黒いマントを羽織り手にはカボチャのランタンとお菓子を大量に詰め込んだ袋。どこかのハロウィンパーティを満喫してきたようだ。
「あら、早かったですね。」
迎える少女もまた、古典的な魔女の格好―彼女の場合は仮装ではなく正装だが―で、ソファでくつろいでいた。
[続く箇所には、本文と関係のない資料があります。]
$ cat src/rtl/fetch_stage_pkg.sv
// Shared pipeline definitions for the instruction fetch stage:
// fetch FSM states, the NOP encoding and the default reset PC.
package fetch_stage_pkg;

   typedef enum logic [1:0] {
      FETCH = 2'd0,
      GAP   = 2'd1,
      HOLD  = 2'd2
   } fetch_state_t;

   localparam logic [31:0] INST_NOP        = 32'h0000_0013;
   localparam logic [31:0] DEFAULT_PC_ADDR = 32'h8000_0000;

   // Even parity over an instruction word, available for datapath protection.
   function automatic logic word_parity(input logic [31:0] word);
      word_parity = ^word;
   endfunction

endpackage

$ cat src/rtl/fetch_stage.sv
// Instruction fetch stage: Wishbone master that fetches one word per bus cycle
// into the IF/ID register, with stall buffering and branch redirect/kill.
module fetch_stage
   import fetch_stage_pkg::*;
#(
   parameter int                    ADDR_WIDTH = 32,
   parameter logic [ADDR_WIDTH-1:0] PC_ADDR    = ADDR_WIDTH'(DEFAULT_PC_ADDR),
   parameter int                    DATA_WIDTH = 32
) (
   input  logic                  clk,
   input  logic                  reset,
   input  logic                  use_branch,
   input  logic [ADDR_WIDTH-1:0] branch_out,
   input  logic                  stall,
   output logic                  wb_cyc_o,
   output logic                  wb_stb_o,
   output logic                  wb_we_o,
   output logic [3:0]            wb_sel_o,
   output logic [ADDR_WIDTH-1:0] wb_adr_o,
   input  logic                  wb_ack_i,
   input  logic [DATA_WIDTH-1:0] wb_dat_i,
   output logic [ADDR_WIDTH-1:0] id_pc,
   output logic [DATA_WIDTH-1:0] id_inst,
   output logic                  id_valid
);

   localparam logic [DATA_WIDTH-1:0] NOP    = DATA_WIDTH'(INST_NOP);
   localparam logic [ADDR_WIDTH-1:0] PC_INC = ADDR_WIDTH'(32'd4);

   fetch_state_t          state;
   fetch_state_t          state_next;
   logic [ADDR_WIDTH-1:0] pc;
   logic [ADDR_WIDTH-1:0] pc_next;
   logic                  kill;
   logic                  kill_next;
   logic [ADDR_WIDTH-1:0] kill_target;
   logic [ADDR_WIDTH-1:0] kill_target_next;
   logic [DATA_WIDTH-1:0] buf_inst;
   logic [DATA_WIDTH-1:0] buf_inst_next;
   logic [ADDR_WIDTH-1:0] buf_pc;
   logic [ADDR_WIDTH-1:0] buf_pc_next;
   logic [ADDR_WIDTH-1:0] id_pc_next;
   logic [DATA_WIDTH-1:0] id_inst_next;
   logic                  id_valid_next;
   logic                  deliver;
   logic [DATA_WIDTH-1:0] deliver_inst;
   logic [ADDR_WIDTH-1:0] deliver_pc;
   logic [ADDR_WIDTH-1:0] branch_target;
   logic                  unused_branch_low;

   // Low address bits of a redirect are dropped; fetches are always word aligned.
   assign branch_target     = {branch_out[ADDR_WIDTH-1:2], 2'b00};
   assign unused_branch_low = ^branch_out[1:0];

   assign wb_cyc_o = (state == FETCH) && !reset;
   assign wb_stb_o = (state == FETCH) && !reset;
   assign wb_we_o  = 1'b0;
   assign wb_sel_o = 4'b1111;
   assign wb_adr_o = {pc[ADDR_WIDTH-1:2], 2'b00};

   // State, PC, kill and buffer registers.
   always_ff @(posedge clk or posedge reset) begin
      if (reset) begin
         state       <= FETCH;
         pc          <= PC_ADDR;
         kill        <= 1'b0;
         kill_target <= '0;
         buf_inst    <= '0;
         buf_pc      <= '0;
      end else begin
         state       <= state_next;
         pc          <= pc_next;
         kill        <= kill_next;
         kill_target <= kill_target_next;
         buf_inst    <= buf_inst_next;
         buf_pc      <= buf_pc_next;
      end
   end

   // IF/ID output register.
   always_ff @(posedge clk or posedge reset) begin
      if (reset) begin
         id_pc    <= PC_ADDR;
         id_inst  <= NOP;
         id_valid <= 1'b0;
      end else begin
         id_pc    <= id_pc_next;
         id_inst  <= id_inst_next;
         id_valid <= id_valid_next;
      end
   end

   // Next-state logic for the fetch FSM, PC, kill tracking and holding buffer.
   always_comb begin
      state_next       = state;
      pc_next          = pc;
      kill_next        = kill;
      kill_target_next = kill_target;
      buf_inst_next    = buf_inst;
      buf_pc_next      = buf_pc;
      deliver          = 1'b0;
      deliver_inst     = buf_inst;
      deliver_pc       = buf_pc;

      case (state)
         FETCH: begin
            if (wb_ack_i) begin
               kill_next  = 1'b0;
               state_next = GAP;
               // A redirect seen now or earlier in this bus cycle discards the data.
               if (use_branch) begin
                  pc_next = branch_target;
               end else if (kill) begin
                  pc_next = kill_target;
               end else if (!stall) begin
                  deliver      = 1'b1;
                  deliver_inst = wb_dat_i;
                  deliver_pc   = pc;
                  pc_next      = pc + PC_INC;
               end else begin
                  buf_inst_next = wb_dat_i;
                  buf_pc_next   = pc;
                  pc_next       = pc + PC_INC;
                  state_next    = HOLD;
               end
            end else if (use_branch) begin
               // Address must stay stable until ack, so the redirect is deferred.
               kill_next        = 1'b1;
               kill_target_next = branch_target;
            end else begin
               state_next = FETCH;
            end
         end
         HOLD: begin
            if (use_branch) begin
               pc_next       = branch_target;
               buf_inst_next = '0;
               buf_pc_next   = '0;
               state_next    = GAP;
            end else if (!stall) begin
               deliver       = 1'b1;
               buf_inst_next = '0;
               buf_pc_next   = '0;
               state_next    = GAP;
            end else begin
               state_next = HOLD;
            end
         end
         GAP: begin
            state_next = FETCH;
            if (use_branch) begin
               pc_next = branch_target;
            end else begin
               pc_next = pc;
            end
         end
         default: begin
            state_next = FETCH;
            kill_next  = 1'b0;
         end
      endcase
   end

   // IF/ID next value: redirect flushes, stall holds, otherwise deliver or bubble.
   always_comb begin
      id_pc_next    = id_pc;
      id_inst_next  = id_inst;
      id_valid_next = id_valid;
      if (use_branch) begin
         id_inst_next  = NOP;
         id_valid_next = 1'b0;
      end else if (stall) begin
         id_valid_next = id_valid;
      end else if (deliver) begin
         id_pc_next    = deliver_pc;
         id_inst_next  = deliver_inst;
         id_valid_next = 1'b1;
      end else begin
         id_inst_next  = NOP;
         id_valid_next = 1'b0;
      end
   end

endmodule
## src/rtl/rs232_avs_responder.sv

```systemverilog
// rs232_avs_responder: Avalon-MM slave exposing the RS232 map with RX/TX byte FIFOs.
// Build option: define RS232_AVS_LOOPBACK_EN to route TX writes into the RX FIFO.
module rs232_avs_responder #(
  parameter int RX_DEPTH    = 16,
  parameter int TX_DEPTH    = 4,
  parameter int WAIT_CYCLES = 1
) (
  input  logic        avm_clk,
  input  logic        avm_rst_n,
  input  logic [4:0]  avs_address,
  input  logic        avs_read,
  input  logic        avs_write,
  input  logic [31:0] avs_writedata,
  output logic [31:0] avs_readdata,
  output logic        avs_waitrequest,
  input  logic        rx_byte_valid,
  input  logic [7:0]  rx_byte_data,
  output logic        rx_byte_ready,
  output logic        tx_byte_valid,
  output logic [7:0]  tx_byte_data,
  input  logic        tx_byte_ready
);

  localparam int RAW = $clog2(RX_DEPTH);
  localparam int TAW = $clog2(TX_DEPTH);

  localparam logic [1:0] S_IDLE = 2'd0;
  localparam logic [1:0] S_WAIT = 2'd1;
  localparam logic [1:0] S_ACK  = 2'd2;

  logic [1:0]  state_q, state_d;
  logic [3:0]  cnt_q, cnt_d;
  logic [31:0] rdata_q, rdata_d;
  logic        pop_q, pop_d;
  logic        push_q, push_d;
  logic [7:0]  wdata_q, wdata_d;

  logic [7:0]   rx_mem [RX_DEPTH];
  logic [RAW-1:0] rx_wp_q, rx_rp_q;
  logic [RAW:0]   rx_cnt_q;
  logic         rx_empty, rx_full;
  logic         rx_push, rx_pop;
  logic [7:0]   rx_wdata;

  logic bus_push, push_full;
  logic wr_tx, stall, go_ack;
  logic unused_ok;

  assign unused_ok = ^avs_writedata[31:8];

  assign rx_empty = (rx_cnt_q == '0);
  assign rx_full  = (rx_cnt_q == (RAW+1)'(RX_DEPTH));
  assign rx_pop   = (state_q == S_ACK) & pop_q;
  assign bus_push = (state_q == S_ACK) & push_q;

`ifdef RS232_AVS_LOOPBACK_EN
  logic unused_lb;
  assign unused_lb = tx_byte_ready | rx_byte_valid
                   | (^rx_byte_data);
  assign rx_byte_ready = 1'b0;
  assign rx_push       = bus_push;
  assign rx_wdata      = wdata_q;
  assign push_full     = rx_full;
  assign tx_byte_valid = 1'b0;
  assign tx_byte_data  = 8'h00;
`else
  logic [7:0]     tx_mem [TX_DEPTH];
  logic [TAW-1:0] tx_wp_q, tx_rp_q;
  logic [TAW:0]   tx_cnt_q;
  logic           tx_full, tx_pop;

  assign rx_byte_ready = avm_rst_n & ~rx_full;
  assign rx_push       = rx_byte_valid & rx_byte_ready;
  assign rx_wdata      = rx_byte_data;
  assign tx_full       = (tx_cnt_q == (TAW+1)'(TX_DEPTH));
  assign push_full     = tx_full;
  assign tx_byte_valid = (tx_cnt_q != '0);
  assign tx_byte_data  = tx_mem[tx_rp_q];
  assign tx_pop        = tx_byte_valid & tx_byte_ready;

  // TX FIFO pointers and occupancy
  always_ff @(posedge avm_clk) begin
    if (!avm_rst_n) begin
      tx_wp_q  <= '0;
      tx_rp_q  <= '0;
      tx_cnt_q <= '0;
    end else begin
      if (bus_push) tx_wp_q <= tx_wp_q + TAW'(1);
      if (tx_pop)   tx_rp_q <= tx_rp_q + TAW'(1);
      tx_cnt_q <= tx_cnt_q + (TAW+1)'(bus_push)
                           - (TAW+1)'(tx_pop);
    end
  end

  // TX FIFO storage
  always_ff @(posedge avm_clk) begin
    if (bus_push) tx_mem[tx_wp_q] <= wdata_q;
  end
`endif

  // RX FIFO pointers and occupancy
  always_ff @(posedge avm_clk) begin
    if (!avm_rst_n) begin
      rx_wp_q  <= '0;
      rx_rp_q  <= '0;
      rx_cnt_q <= '0;
    end else begin
      if (rx_push) rx_wp_q <= rx_wp_q + RAW'(1);
      if (rx_pop)  rx_rp_q <= rx_rp_q + RAW'(1);
      rx_cnt_q <= rx_cnt_q + (RAW+1)'(rx_push)
                           - (RAW+1)'(rx_pop);
    end
  end

  // RX FIFO storage
  always_ff @(posedge avm_clk) begin
    if (rx_push) rx_mem[rx_wp_q] <= rx_wdata;
  end

  // A TX write may only enter ACK once a slot is free
  assign wr_tx  = avs_write & ~avs_read & (avs_address == 5'h4);
  assign stall  = wr_tx & push_full;
  assign go_ack = ~stall & (avs_read | avs_write) &
                  (((state_q == S_IDLE) & (WAIT_CYCLES == 0)) |
                   ((state_q == S_WAIT) & (cnt_q == 4'd0)));

  // Next-state, wait counter and the snapshot taken entering ACK
  always_comb begin
    state_d = state_q;
    cnt_d   = cnt_q;
    rdata_d = rdata_q;
    pop_d   = pop_q;
    push_d  = push_q;
    wdata_d = wdata_q;
    unique case (state_q)
      S_IDLE: begin
        if (avs_read | avs_write) begin
          if (WAIT_CYCLES > 0) begin
            state_d = S_WAIT;
            cnt_d   = 4'(WAIT_CYCLES - 1);
          end else if (stall) begin
            state_d = S_WAIT;
            cnt_d   = 4'd0;
          end else begin
            state_d = S_ACK;
          end
        end
      end
      S_WAIT: begin
        if (cnt_q != 4'd0) cnt_d = cnt_q - 4'd1;
        else if (go_ack)   state_d = S_ACK;
      end
      default: state_d = S_IDLE;
    endcase
    if (go_ack) begin
      rdata_d = '0;
      pop_d   = 1'b0;
      push_d  = wr_tx;
      wdata_d = avs_writedata[7:0];
      if (avs_read) begin
        case (avs_address)
          5'h0: begin
            rdata_d[7:0] = rx_empty ? 8'h00 : rx_mem[rx_rp_q];
            pop_d        = ~rx_empty;
          end
          5'h8: begin
            rdata_d[7] = ~rx_empty;
            rdata_d[6] = ~push_full;
          end
          default: rdata_d = '0;
        endcase
      end
    end
  end

  // Control state registers
  always_ff @(posedge avm_clk) begin
    if (!avm_rst_n) begin
      state_q <= S_IDLE;
      cnt_q   <= '0;
      rdata_q <= '0;
      pop_q   <= 1'b0;
      push_q  <= 1'b0;
      wdata_q <= '0;
    end else begin
      state_q <= state_d;
      cnt_q   <= cnt_d;
      rdata_q <= rdata_d;
      pop_q   <= pop_d;
      push_q  <= push_d;
      wdata_q <= wdata_d;
    end
  end

  assign avs_readdata    = rdata_q;
  assign avs_waitrequest = ~((state_q == S_ACK) & avm_rst_n);

endmodule

```

## config.mk

```make
export PLATFORM = sky130hd
export DESIGN_NAME = rs232_avs_responder
export DESIGN_NICKNAME = d
export VERILOG_FILES = /design/src/rtl/rs232_avs_responder.sv
export SDC_FILE = /design/constraint.sdc
export NUM_CORES = 1
export LEC_CHECK = 0
export CAP_MARGIN = 20
export CORE_UTILIZATION = 35
export DETAILED_ROUTE_END_ITERATION = 10
export PLACE_DENSITY = 0.52
export SLEW_MARGIN = 20
export SYNTH_ARGS = -nofsm -noshare
export SYNTH_HDL_FRONTEND = slang
export SYNTH_SLANG_ARGS = --single-unit
```

## constraint.sdc

```tcl
create_clock -name avm_clk -period 2.9 [get_ports avm_clk]
set_input_delay 0.29 -clock avm_clk [delete_from_list [all_inputs] [get_ports avm_clk]]
set_output_delay 0.29 -clock avm_clk [all_outputs]
set_load 0.005 [all_outputs]
```

==> impl_metrics.csv, run 1 <==
group,metric,value,unit
floorplanning,initial_core_util,0.357,
detailed_routing,drcViolationCount,0,
timing,min_period,2540,ps
min_path,holdCritStartpoint,"avs_writedata[3]",
setup_path,r2r.worst_path.cells,15,
global_routing,first_global_vias,4854,
timing,finClkSkew,14.8,ps
cts,clock_tree.root_cell,"clkbuf_16",
place,dp_hpwl,11.3,mm
setup_path,critPathLaunchType,"flip-flop",
cts,cts_tree,"done",
cts,cts.clk_slew.worst_paths,60,ps
cells_and_area,drive_gt1_frac,0.141,
min_path,hold_path.class,"input port to flip-flop",
place,port_buffers,45,
timing,grt_setup_unrepaired,"no",
pwr,comb_power_share,0.118,
cells_and_area,final_util,0.421,
cts,clockBufferDepth,3,
yosys,yosys.area.top_type,"edfxtp_1",
setup_path,ff2ff_setup_slack,400,ps
global_routing,track_usage,0.139,
timing,worst_pin_slew,616,ps
timing,drv_slew,0,
detailed_routing,via_per_inst,4.70,
cts,cts_resized,0,
detailed_routing,routedWlPerCell,17.3,um
cts,cts.sinks,210,
global_routing,grt_max_degree,42,
place,place_area,9490,um^2
setup_path,r2r_end,"rx_cnt_q[4]",
floorplanning,fp-row-count,57,
floorplanning,coreArea,24200,um^2
setup_path,arrival,2250,ps
timing,clock.fmax,393,MHz
floorplanning,die_w,159,um
yosys,ys_top_cells_by_area,"edfxtp_1, dfxtp_1, mux4_2, mux2i_1, ha_1",
detailed_routing,wl_met3,686,um
detailed_routing,drt_iter0_markers,238,
setup_path,worst_ep_required_time,2610,ps
min_path,holdPathStages,3,
pwr,swShare,0.230,
floorplanning,die_y,159,um
pwr,finalPower,7140,uW
cts,htreeDepth,1,
min_path,hold-path-endpoint,"wdata_q[3]",
cells_and_area,fill_cells,2157,
cells_and_area,final_area,10200,um^2
cts,cts_setup_buffers,0,
yosys,synthFlopType,"edfxtp_1",
detailed_routing,wl_met1,7.26,mm
timing,setup-tns-final,0,ps
yosys,yosysTopAreaCellShare,0.555,
job,drv_cap,0,
cells_and_area,syn2layout_area_growth,18.0,%
pwr,peakVddDrop,0.000340,V
timing,max_slew_margin,0.588,
place,dp.cells,930,
setup_path,cp_max_fo,8,
pwr,p_per_area,699,nW/um^2
setup_path,path_class,"flip-flop to primary output",
setup_path,reg2reg_from,"rx_cnt_q[2]",
pwr,p_seq_frac,0.491,
yosys,yosysMostFrequentCell,"edfxtp_1",
detailed_routing,wl_met2,8.54,mm
cells_and_area,insertedDiodeCount,0,
setup_path,end_kind,"primary output",
detailed_routing,antenna_left,0,
timing,fin_crit_sh,0.877,
place,place_congestion,0.738,
yosys,synth_area,8650,um^2
global_routing,grt_first_pass_wirelength,27.2,mm
yosys,ys_types,48,
yosys,yosysWarnings,0,
yosys,async_flop_share,0,
detailed_routing,drt-total-wl,16.8,mm
pwr,power_switching,1640,uW
pwr,power.share.clock,0.391,
yosys,synth_common_cells,"edfxtp_1, dfxtp_1, mux2i_1, mux4_2, buf_4",
pwr,leakagePower,0.00347,uW
cells_and_area,nets,701,
pwr,power.internal,5490,uW
detailed_routing,top_layer,"met4",
timing,setup_viol,0,
yosys,synth_seq_cells,210,
status,outcome,"finished, final reports clean",
cts,clk_latency,510,ps
cts,hold_buffers,0,
timing,hold_viol,0,
cells_and_area,final_cells,970,
yosys,netlist_instances,560,
floorplanning,ioPinCount,94,
global_routing,grt_antenna_before_repair,0,
yosys,yosysSeqAreaShare,0.671,
cts,cts_buffers,22,
detailed_routing,drt-pass1-iter-count,4,
detailed_routing,vias,4555,
yosys,avgSynthCellArea,15.5,um^2
floorplanning,dieArea,25400,um^2
yosys,synth_edf_count,160,
global_routing,overflow,0,
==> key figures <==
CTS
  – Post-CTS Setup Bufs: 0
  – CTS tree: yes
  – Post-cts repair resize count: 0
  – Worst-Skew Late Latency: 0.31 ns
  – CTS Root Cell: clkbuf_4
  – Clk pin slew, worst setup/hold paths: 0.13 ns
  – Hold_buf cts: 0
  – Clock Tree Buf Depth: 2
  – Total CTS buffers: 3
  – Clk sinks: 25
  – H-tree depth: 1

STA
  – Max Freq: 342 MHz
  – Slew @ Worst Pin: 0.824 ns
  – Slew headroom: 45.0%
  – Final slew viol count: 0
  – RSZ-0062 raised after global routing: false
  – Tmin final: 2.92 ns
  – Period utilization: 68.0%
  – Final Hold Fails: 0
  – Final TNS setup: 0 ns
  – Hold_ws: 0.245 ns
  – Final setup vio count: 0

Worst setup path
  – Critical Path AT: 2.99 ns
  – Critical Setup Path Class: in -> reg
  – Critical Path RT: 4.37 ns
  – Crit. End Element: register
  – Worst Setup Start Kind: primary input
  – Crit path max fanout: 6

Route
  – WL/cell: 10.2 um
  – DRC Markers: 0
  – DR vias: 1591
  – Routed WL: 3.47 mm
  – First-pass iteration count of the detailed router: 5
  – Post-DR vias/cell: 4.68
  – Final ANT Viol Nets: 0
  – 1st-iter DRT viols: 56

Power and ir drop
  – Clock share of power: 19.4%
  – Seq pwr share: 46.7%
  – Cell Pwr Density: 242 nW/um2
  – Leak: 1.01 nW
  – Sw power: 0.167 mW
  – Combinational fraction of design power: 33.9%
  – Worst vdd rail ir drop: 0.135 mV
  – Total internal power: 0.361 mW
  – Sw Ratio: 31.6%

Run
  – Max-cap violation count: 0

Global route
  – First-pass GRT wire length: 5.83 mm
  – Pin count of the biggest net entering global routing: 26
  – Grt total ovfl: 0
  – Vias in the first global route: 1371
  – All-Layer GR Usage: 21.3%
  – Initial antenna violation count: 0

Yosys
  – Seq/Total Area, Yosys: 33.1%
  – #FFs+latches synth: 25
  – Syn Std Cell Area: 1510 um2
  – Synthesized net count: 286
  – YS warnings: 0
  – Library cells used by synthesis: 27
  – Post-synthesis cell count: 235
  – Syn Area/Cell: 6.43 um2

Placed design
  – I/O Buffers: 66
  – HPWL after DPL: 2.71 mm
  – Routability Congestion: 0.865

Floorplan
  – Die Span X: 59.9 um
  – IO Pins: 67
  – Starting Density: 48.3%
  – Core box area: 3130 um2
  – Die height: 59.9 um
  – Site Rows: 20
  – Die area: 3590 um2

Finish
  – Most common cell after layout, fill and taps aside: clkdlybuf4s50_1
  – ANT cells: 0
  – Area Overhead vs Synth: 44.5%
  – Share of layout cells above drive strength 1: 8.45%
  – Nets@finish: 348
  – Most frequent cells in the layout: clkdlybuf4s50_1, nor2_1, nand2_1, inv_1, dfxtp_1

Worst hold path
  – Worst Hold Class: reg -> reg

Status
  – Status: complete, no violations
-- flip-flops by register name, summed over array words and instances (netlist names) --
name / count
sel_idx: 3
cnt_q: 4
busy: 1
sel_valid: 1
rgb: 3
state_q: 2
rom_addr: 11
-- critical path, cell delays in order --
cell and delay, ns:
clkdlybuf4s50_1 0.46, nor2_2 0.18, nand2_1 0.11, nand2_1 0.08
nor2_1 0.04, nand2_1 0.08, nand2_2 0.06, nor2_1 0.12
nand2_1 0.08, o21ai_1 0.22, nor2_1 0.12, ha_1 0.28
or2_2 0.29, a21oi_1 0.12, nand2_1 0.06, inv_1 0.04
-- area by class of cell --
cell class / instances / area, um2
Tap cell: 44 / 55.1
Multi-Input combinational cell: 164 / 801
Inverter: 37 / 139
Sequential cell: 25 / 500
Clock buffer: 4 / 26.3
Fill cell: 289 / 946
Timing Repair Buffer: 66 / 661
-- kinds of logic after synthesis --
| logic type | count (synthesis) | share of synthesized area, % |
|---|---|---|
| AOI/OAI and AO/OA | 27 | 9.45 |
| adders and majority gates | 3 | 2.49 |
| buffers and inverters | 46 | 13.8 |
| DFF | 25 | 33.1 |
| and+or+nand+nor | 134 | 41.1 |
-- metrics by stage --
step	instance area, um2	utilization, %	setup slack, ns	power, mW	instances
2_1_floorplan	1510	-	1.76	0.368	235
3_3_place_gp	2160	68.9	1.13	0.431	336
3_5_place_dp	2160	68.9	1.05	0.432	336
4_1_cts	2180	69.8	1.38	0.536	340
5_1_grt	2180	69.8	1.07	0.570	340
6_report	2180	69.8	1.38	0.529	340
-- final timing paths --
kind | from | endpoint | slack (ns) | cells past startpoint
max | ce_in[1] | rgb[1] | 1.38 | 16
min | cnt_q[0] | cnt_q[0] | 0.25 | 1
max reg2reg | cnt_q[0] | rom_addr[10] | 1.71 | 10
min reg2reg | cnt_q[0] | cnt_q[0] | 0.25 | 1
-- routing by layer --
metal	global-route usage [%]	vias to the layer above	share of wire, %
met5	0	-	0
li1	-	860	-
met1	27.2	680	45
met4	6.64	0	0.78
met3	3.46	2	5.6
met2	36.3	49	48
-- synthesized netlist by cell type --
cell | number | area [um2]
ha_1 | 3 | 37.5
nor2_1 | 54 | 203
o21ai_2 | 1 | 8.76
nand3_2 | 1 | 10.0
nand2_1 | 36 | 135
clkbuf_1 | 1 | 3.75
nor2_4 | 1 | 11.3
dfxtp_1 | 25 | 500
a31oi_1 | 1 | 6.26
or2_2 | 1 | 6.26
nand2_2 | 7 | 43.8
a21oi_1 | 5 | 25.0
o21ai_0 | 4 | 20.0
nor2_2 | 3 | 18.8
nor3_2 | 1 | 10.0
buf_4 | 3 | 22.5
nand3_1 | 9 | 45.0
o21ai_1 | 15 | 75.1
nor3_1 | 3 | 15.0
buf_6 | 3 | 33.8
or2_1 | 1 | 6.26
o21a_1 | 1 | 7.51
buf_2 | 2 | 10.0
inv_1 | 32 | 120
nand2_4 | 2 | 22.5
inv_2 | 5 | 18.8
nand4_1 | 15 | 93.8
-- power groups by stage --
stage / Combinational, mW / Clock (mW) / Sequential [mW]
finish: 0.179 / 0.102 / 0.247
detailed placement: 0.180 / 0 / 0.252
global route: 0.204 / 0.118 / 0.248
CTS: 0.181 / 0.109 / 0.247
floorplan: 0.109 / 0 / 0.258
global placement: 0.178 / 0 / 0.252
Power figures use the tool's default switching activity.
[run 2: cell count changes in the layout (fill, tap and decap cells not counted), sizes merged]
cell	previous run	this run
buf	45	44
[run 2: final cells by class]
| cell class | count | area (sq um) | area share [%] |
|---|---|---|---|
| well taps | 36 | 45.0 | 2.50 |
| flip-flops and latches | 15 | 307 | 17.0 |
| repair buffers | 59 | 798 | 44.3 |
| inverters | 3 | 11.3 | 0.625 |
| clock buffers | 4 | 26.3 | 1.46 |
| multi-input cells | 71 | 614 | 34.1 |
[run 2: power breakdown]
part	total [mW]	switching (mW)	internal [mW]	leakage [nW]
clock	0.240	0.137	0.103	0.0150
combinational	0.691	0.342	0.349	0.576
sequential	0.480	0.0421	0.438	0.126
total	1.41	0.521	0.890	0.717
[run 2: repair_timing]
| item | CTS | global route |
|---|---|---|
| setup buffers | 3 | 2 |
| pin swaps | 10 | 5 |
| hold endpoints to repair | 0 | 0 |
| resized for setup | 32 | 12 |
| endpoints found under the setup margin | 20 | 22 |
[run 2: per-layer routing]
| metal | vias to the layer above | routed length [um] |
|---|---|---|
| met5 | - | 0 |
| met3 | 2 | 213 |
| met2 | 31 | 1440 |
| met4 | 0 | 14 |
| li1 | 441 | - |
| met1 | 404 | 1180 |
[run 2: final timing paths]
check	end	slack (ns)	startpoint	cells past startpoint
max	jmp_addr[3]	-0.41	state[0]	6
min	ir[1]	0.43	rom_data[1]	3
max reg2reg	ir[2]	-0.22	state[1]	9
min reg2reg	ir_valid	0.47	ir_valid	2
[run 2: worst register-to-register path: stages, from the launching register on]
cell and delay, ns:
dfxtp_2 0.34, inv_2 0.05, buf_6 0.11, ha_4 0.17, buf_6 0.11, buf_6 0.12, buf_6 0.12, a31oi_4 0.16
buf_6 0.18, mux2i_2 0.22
「…今日はもう腹いっぱいだが…ああ、これ洗っといてくれ」
上着をハンガーにかけ、ネクタイをほどいて、点々と血痕のついた白いブラウスを脱いで彼女に渡す。
「はい、わかりました。
…あの、パウンドケーキ食べますか?作っておいたんですが…。」
「だから、俺は満腹だって…聞こえなかったのか?」
少し不機嫌な顔になる。
少女は申し訳なさそうにして、
「…ごめんなさい。余計な事言って…。」
渡された洗濯物を持って背を向ける。
男のほうはなんだかきまりの悪そうな具合で、
「……いや、一口だけ味見してみるかな」
小さく呟いた。
「…じゃあ、持ってきますね。」
少女に笑顔が戻る。早速台所に向かい、白い皿にオレンジ色のパウンドケーキを一切れ載せて持ってきた。
「はい、どうぞ。」
男は差し出された一切れをつまみあげ、口に押し込み、囎嚼して、飲み込み、
「…ん、相変わらず美味い 甘すぎなくていい感じだ」
少し笑った。
「あ、ありがとうございます。」
「…でも、もう少しなんか欲しいな…」
「あ、じゃあもう一切れ持ってきま」
言いかけた少女の手をとって、細い指先に軽く咬みつく。
飴を舐るようにして滲むものを舐めとる男。
「……まったく…お腹いっぱいなんじゃありませんでしたか?」
「デザートは別腹、って奴だ」
指先から口を離し、意地悪い笑みで答える。
「とにかく、美味しかった
…ハッピーハロウィン、リサ」
少女の唇に自分の指先を沿え、口ずさむように呟いた。
時計は23時54分。もう少しで日付も変わる。